**What is required**
Output a verbatim copy of the data, cut off after the line that contains "library cell and".

**Provided entries**

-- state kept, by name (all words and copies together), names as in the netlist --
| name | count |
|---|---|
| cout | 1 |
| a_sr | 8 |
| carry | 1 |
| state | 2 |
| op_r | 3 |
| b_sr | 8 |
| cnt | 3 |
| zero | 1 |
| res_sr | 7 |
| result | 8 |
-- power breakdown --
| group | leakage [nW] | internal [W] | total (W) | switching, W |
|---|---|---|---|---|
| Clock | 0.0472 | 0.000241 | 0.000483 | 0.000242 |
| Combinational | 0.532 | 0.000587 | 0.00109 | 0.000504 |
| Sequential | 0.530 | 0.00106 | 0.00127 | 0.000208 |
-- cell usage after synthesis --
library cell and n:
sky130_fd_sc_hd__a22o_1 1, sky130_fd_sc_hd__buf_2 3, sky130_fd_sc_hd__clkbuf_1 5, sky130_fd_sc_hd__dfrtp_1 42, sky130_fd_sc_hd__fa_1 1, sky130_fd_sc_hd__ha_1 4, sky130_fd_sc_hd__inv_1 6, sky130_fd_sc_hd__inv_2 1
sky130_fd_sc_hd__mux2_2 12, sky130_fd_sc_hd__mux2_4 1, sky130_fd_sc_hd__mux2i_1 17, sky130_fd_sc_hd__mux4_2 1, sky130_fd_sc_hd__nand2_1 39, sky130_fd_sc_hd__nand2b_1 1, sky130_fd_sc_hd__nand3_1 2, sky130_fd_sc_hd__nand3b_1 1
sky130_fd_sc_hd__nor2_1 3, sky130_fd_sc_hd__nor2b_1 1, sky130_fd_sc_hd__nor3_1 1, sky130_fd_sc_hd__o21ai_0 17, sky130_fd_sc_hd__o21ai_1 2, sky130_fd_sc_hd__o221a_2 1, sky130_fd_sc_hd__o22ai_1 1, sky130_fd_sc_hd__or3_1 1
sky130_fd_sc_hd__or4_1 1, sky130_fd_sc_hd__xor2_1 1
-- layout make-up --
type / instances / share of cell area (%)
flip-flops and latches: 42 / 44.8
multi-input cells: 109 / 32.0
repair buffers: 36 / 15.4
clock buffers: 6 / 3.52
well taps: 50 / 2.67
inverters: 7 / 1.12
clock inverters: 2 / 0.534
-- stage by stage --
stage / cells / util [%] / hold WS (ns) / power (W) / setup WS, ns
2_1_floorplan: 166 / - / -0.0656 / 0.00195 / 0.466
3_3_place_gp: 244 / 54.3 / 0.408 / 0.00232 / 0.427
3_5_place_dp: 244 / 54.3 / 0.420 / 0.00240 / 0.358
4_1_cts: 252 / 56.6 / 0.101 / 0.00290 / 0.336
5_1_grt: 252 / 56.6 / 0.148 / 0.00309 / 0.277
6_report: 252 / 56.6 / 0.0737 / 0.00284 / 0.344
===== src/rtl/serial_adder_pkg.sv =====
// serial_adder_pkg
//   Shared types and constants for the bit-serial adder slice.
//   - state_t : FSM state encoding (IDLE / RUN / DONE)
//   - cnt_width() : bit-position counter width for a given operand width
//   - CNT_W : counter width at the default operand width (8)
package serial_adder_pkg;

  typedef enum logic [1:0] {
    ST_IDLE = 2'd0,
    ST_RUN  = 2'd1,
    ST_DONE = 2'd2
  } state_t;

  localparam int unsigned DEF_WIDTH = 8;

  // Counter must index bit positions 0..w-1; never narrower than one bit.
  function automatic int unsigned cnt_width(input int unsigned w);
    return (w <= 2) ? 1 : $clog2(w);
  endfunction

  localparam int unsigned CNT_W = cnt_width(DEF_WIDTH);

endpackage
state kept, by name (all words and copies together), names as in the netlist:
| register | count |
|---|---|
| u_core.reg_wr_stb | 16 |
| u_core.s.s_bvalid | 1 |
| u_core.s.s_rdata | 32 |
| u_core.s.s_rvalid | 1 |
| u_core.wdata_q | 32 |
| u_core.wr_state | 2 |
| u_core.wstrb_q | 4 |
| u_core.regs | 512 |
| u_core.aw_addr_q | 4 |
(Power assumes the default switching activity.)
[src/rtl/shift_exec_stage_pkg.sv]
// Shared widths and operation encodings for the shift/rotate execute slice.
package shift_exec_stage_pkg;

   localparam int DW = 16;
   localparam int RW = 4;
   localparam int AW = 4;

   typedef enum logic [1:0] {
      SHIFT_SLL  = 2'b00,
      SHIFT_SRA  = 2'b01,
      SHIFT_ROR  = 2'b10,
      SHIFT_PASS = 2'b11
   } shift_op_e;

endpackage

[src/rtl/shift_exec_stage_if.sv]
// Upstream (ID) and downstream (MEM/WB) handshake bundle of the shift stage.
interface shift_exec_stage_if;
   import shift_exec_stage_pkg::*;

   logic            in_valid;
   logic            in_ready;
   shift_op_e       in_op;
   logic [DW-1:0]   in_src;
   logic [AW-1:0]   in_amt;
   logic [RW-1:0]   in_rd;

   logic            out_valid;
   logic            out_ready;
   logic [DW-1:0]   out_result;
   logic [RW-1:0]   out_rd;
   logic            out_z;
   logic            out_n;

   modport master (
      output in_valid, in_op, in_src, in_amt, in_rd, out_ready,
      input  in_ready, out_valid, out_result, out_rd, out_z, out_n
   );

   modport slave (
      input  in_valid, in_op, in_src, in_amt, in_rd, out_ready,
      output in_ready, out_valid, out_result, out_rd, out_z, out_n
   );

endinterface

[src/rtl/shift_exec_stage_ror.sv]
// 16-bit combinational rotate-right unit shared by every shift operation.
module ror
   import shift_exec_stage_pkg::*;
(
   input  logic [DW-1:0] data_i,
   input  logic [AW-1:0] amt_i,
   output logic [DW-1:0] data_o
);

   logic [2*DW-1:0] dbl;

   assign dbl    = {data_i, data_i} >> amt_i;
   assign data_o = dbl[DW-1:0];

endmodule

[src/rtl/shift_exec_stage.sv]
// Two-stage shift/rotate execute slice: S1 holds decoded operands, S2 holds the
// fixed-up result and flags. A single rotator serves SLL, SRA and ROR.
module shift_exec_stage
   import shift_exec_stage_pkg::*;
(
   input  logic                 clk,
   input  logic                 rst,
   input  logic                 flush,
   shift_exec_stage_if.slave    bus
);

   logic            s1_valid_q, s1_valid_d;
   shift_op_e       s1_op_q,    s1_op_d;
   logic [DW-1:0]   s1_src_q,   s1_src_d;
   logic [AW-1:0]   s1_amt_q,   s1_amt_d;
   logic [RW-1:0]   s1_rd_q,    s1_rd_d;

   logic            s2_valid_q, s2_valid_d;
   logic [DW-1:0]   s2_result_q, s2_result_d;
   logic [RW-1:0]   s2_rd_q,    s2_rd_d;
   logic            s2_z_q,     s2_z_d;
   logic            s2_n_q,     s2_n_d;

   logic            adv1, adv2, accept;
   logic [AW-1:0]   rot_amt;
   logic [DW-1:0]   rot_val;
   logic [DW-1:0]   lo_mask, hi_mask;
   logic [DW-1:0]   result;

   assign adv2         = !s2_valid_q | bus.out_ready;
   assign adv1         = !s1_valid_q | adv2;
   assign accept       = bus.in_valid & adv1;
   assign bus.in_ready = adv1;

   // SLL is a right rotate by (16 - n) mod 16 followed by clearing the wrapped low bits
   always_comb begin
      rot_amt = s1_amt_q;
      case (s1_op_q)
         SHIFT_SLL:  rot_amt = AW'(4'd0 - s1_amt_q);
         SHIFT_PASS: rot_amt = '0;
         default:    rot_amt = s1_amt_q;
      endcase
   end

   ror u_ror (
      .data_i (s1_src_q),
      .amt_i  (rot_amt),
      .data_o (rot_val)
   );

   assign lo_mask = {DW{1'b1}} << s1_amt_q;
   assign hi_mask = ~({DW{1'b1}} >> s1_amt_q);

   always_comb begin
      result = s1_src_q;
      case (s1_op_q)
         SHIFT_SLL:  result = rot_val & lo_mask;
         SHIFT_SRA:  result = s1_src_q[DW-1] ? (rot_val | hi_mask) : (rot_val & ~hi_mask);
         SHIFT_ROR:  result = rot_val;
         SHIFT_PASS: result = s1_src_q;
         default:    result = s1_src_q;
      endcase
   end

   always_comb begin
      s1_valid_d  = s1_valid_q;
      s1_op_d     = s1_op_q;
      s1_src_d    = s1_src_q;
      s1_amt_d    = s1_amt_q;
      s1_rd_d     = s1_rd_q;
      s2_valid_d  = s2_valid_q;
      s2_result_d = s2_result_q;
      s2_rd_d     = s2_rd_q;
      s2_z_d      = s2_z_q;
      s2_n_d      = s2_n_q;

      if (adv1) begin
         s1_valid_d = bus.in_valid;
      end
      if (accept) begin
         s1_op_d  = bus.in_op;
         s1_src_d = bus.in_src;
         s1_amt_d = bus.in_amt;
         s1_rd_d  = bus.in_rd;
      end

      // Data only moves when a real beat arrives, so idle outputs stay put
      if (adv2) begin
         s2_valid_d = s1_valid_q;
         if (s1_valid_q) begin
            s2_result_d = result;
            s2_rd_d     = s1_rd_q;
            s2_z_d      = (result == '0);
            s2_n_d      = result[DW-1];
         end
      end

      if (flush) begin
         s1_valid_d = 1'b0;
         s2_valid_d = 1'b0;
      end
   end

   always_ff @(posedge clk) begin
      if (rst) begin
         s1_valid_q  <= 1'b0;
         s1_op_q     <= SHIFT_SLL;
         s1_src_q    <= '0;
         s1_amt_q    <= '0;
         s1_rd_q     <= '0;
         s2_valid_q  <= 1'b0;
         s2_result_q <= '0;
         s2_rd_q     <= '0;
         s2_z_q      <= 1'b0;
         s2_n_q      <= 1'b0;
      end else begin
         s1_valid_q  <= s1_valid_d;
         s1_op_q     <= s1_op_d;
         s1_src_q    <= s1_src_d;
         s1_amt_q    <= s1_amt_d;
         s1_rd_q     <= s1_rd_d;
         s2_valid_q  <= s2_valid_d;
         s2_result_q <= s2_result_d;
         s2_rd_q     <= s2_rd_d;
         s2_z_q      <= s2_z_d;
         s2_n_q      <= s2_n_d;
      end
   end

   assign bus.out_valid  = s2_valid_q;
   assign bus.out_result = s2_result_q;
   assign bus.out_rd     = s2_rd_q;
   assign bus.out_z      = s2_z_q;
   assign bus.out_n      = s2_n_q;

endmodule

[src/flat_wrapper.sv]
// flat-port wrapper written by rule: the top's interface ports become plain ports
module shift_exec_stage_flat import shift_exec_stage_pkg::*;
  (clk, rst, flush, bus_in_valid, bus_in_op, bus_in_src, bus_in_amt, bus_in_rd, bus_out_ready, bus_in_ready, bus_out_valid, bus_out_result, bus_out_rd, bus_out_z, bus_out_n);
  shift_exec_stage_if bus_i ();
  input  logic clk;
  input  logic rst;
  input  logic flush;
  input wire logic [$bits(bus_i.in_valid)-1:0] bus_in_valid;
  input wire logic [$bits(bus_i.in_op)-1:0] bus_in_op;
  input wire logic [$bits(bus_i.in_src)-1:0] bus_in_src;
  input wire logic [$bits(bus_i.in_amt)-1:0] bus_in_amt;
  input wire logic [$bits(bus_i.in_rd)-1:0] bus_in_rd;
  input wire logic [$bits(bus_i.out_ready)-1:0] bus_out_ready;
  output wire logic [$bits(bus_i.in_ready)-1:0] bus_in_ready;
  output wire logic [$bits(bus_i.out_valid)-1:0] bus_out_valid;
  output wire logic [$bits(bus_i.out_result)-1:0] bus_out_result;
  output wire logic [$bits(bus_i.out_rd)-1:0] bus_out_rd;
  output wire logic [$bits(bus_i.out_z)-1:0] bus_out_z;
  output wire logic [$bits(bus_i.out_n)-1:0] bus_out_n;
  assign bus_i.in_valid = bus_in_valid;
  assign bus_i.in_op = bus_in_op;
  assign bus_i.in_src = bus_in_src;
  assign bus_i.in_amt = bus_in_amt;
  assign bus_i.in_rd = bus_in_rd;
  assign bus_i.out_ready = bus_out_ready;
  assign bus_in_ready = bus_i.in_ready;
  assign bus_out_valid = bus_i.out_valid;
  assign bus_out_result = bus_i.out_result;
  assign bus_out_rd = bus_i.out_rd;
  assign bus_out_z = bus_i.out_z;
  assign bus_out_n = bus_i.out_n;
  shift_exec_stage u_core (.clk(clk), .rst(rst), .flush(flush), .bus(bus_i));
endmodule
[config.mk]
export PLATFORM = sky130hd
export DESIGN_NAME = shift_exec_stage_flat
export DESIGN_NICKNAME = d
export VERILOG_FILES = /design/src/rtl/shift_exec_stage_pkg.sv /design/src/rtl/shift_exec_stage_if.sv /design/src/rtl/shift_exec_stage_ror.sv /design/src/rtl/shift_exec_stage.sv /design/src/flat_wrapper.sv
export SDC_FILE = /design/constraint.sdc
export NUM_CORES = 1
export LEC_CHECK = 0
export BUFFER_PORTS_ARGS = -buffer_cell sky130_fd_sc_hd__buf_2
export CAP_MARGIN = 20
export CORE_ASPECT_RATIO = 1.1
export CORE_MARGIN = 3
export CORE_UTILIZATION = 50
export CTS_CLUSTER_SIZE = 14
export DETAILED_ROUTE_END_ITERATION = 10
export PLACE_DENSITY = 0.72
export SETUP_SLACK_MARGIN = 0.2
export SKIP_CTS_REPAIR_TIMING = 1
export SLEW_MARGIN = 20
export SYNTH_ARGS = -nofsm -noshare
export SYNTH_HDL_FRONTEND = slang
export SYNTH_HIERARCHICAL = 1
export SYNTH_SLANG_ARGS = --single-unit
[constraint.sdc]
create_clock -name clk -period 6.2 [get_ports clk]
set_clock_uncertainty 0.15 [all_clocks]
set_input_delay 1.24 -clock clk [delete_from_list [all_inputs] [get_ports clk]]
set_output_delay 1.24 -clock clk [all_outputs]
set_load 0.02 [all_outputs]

**Exercise solution**
-- state kept, by name (all words and copies together), names as in the netlist --
| name | count |
|---|---|
| cout | 1 |
| a_sr | 8 |
| carry | 1 |
| state | 2 |
| op_r | 3 |
| b_sr | 8 |
| cnt | 3 |
| zero | 1 |
| res_sr | 7 |
| result | 8 |
-- power breakdown --
| group | leakage [nW] | internal [W] | total (W) | switching, W |
|---|---|---|---|---|
| Clock | 0.0472 | 0.000241 | 0.000483 | 0.000242 |
| Combinational | 0.532 | 0.000587 | 0.00109 | 0.000504 |
| Sequential | 0.530 | 0.00106 | 0.00127 | 0.000208 |
-- cell usage after synthesis --
library cell and n:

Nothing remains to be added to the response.